**Task statement**
Repeat each entry. Keep every line exactly as it is.

**Data for this task**
===== src/rtl/plic_arbiter.sv =====
// Interrupt gateway and priority arbiter: per-source IDLE/PENDING/INFLIGHT
// gateways, per-source priority registers, and a registered claim/complete handshake.
module plic_arbiter #(
  parameter int NSRC   = 4,
  parameter int PRIO_W = 3,
  parameter int IDW    = $clog2(NSRC + 1)
) (
  input  logic              CLK100MHZ,
  input  logic              RST,
  input  logic [NSRC-1:0]   irq_src,
  input  logic              prio_we,
  input  logic [IDW-1:0]    prio_idx,
  input  logic [PRIO_W-1:0] prio_wdata,
  input  logic [PRIO_W-1:0] threshold,
  input  logic              claim,
  input  logic              complete,
  input  logic [IDW-1:0]    complete_id,
  output logic              irq_out,
  output logic [IDW-1:0]    claim_id,
  output logic              claim_valid
);

  typedef enum logic [1:0] {
    GW_IDLE,
    GW_PENDING,
    GW_INFLIGHT
  } gw_state_t;

  logic [NSRC-1:0]              pending;
  logic [NSRC-1:0][PRIO_W-1:0]  prio_flat;
  logic [IDW-1:0]               winner;
  logic [PRIO_W-1:0]            win_prio;
  logic [IDW-1:0]               grant_id;
  logic                         best_pending;
  logic [IDW-1:0]               best_id_reg;
  logic                         irq_out_reg;
  logic [IDW-1:0]               claim_id_reg;
  logic                         claim_valid_reg;

  genvar gi;
  generate
    for (gi = 0; gi < NSRC; gi++) begin : g_src
      localparam logic [IDW-1:0] SRC_ID = IDW'(gi + 1);
      gw_state_t         state_reg;
      gw_state_t         state_next;
      logic [PRIO_W-1:0] prio_reg;

      always_ff @(posedge CLK100MHZ or posedge RST) begin
        if (RST) begin
          state_reg <= GW_IDLE;
        end else begin
          state_reg <= state_next;
        end
      end

      // INFLIGHT ignores the request level; a held line re-pends via IDLE.
      always_comb begin
        state_next = state_reg;
        case (state_reg)
          GW_IDLE:     if (irq_src[gi]) state_next = GW_PENDING;
          GW_PENDING:  if (grant_id == SRC_ID) state_next = GW_INFLIGHT;
          GW_INFLIGHT: if (complete && complete_id == SRC_ID) state_next = GW_IDLE;
          default:     state_next = GW_IDLE;
        endcase
      end

      always_ff @(posedge CLK100MHZ or posedge RST) begin
        if (RST) begin
          prio_reg <= '0;
        end else if (prio_we && prio_idx == SRC_ID) begin
          prio_reg <= prio_wdata;
        end
      end

      assign pending[gi]   = (state_reg == GW_PENDING);
      assign prio_flat[gi] = prio_reg;
    end
  endgenerate

  // Strict '>' keeps the lowest ID on ties; threshold >= 0 also excludes priority 0.
  always_comb begin
    winner   = '0;
    win_prio = '0;
    for (int i = 0; i < NSRC; i++) begin
      if (pending[i] && prio_flat[i] > threshold && prio_flat[i] > win_prio) begin
        winner   = IDW'(i + 1);
        win_prio = prio_flat[i];
      end
    end
  end

  // A stale best_id (already granted by the previous claim) must not be granted twice.
  always_comb begin
    best_pending = 1'b0;
    for (int i = 0; i < NSRC; i++) begin
      if (best_id_reg == IDW'(i + 1) && pending[i]) best_pending = 1'b1;
    end
    grant_id = (claim && best_pending) ? best_id_reg : '0;
  end

  always_ff @(posedge CLK100MHZ or posedge RST) begin
    if (RST) begin
      best_id_reg     <= '0;
      irq_out_reg     <= 1'b0;
      claim_id_reg    <= '0;
      claim_valid_reg <= 1'b0;
    end else begin
      best_id_reg     <= winner;
      irq_out_reg     <= (winner != '0);
      claim_valid_reg <= claim;
      if (claim) claim_id_reg <= grant_id;
    end
  end

  assign irq_out     = irq_out_reg;
  assign claim_id    = claim_id_reg;
  assign claim_valid = claim_valid_reg;

endmodule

**Answer to the exercise**
===== src/rtl/plic_arbiter.sv =====
// Interrupt gateway and priority arbiter: per-source IDLE/PENDING/INFLIGHT
// gateways, per-source priority registers, and a registered claim/complete handshake.
module plic_arbiter #(
  parameter int NSRC   = 4,
  parameter int PRIO_W = 3,
  parameter int IDW    = $clog2(NSRC + 1)
) (
  input  logic              CLK100MHZ,
  input  logic              RST,
  input  logic [NSRC-1:0]   irq_src,
  input  logic              prio_we,
  input  logic [IDW-1:0]    prio_idx,
  input  logic [PRIO_W-1:0] prio_wdata,
  input  logic [PRIO_W-1:0] threshold,
  input  logic              claim,
  input  logic              complete,
  input  logic [IDW-1:0]    complete_id,
  output logic              irq_out,
  output logic [IDW-1:0]    claim_id,
  output logic              claim_valid
);

  typedef enum logic [1:0] {
    GW_IDLE,
    GW_PENDING,
    GW_INFLIGHT
  } gw_state_t;

  logic [NSRC-1:0]              pending;
  logic [NSRC-1:0][PRIO_W-1:0]  prio_flat;
  logic [IDW-1:0]               winner;
  logic [PRIO_W-1:0]            win_prio;
  logic [IDW-1:0]               grant_id;
  logic                         best_pending;
  logic [IDW-1:0]               best_id_reg;
  logic                         irq_out_reg;
  logic [IDW-1:0]               claim_id_reg;
  logic                         claim_valid_reg;

  genvar gi;
  generate
    for (gi = 0; gi < NSRC; gi++) begin : g_src
      localparam logic [IDW-1:0] SRC_ID = IDW'(gi + 1);
      gw_state_t         state_reg;
      gw_state_t         state_next;
      logic [PRIO_W-1:0] prio_reg;

      always_ff @(posedge CLK100MHZ or posedge RST) begin
        if (RST) begin
          state_reg <= GW_IDLE;
        end else begin
          state_reg <= state_next;
        end
      end

      // INFLIGHT ignores the request level; a held line re-pends via IDLE.
      always_comb begin
        state_next = state_reg;
        case (state_reg)
          GW_IDLE:     if (irq_src[gi]) state_next = GW_PENDING;
          GW_PENDING:  if (grant_id == SRC_ID) state_next = GW_INFLIGHT;
          GW_INFLIGHT: if (complete && complete_id == SRC_ID) state_next = GW_IDLE;
          default:     state_next = GW_IDLE;
        endcase
      end

      always_ff @(posedge CLK100MHZ or posedge RST) begin
        if (RST) begin
          prio_reg <= '0;
        end else if (prio_we && prio_idx == SRC_ID) begin
          prio_reg <= prio_wdata;
        end
      end

      assign pending[gi]   = (state_reg == GW_PENDING);
      assign prio_flat[gi] = prio_reg;
    end
  endgenerate

  // Strict '>' keeps the lowest ID on ties; threshold >= 0 also excludes priority 0.
  always_comb begin
    winner   = '0;
    win_prio = '0;
    for (int i = 0; i < NSRC; i++) begin
      if (pending[i] && prio_flat[i] > threshold && prio_flat[i] > win_prio) begin
        winner   = IDW'(i + 1);
        win_prio = prio_flat[i];
      end
    end
  end

  // A stale best_id (already granted by the previous claim) must not be granted twice.
  always_comb begin
    best_pending = 1'b0;
    for (int i = 0; i < NSRC; i++) begin
      if (best_id_reg == IDW'(i + 1) && pending[i]) best_pending = 1'b1;
    end
    grant_id = (claim && best_pending) ? best_id_reg : '0;
  end

  always_ff @(posedge CLK100MHZ or posedge RST) begin
    if (RST) begin
      best_id_reg     <= '0;
      irq_out_reg     <= 1'b0;
      claim_id_reg    <= '0;
      claim_valid_reg <= 1'b0;
    end else begin
      best_id_reg     <= winner;
      irq_out_reg     <= (winner != '0);
      claim_valid_reg <= claim;
      if (claim) claim_id_reg <= grant_id;
    end
  end

  assign irq_out     = irq_out_reg;
  assign claim_id    = claim_id_reg;
  assign claim_valid = claim_valid_reg;

endmodule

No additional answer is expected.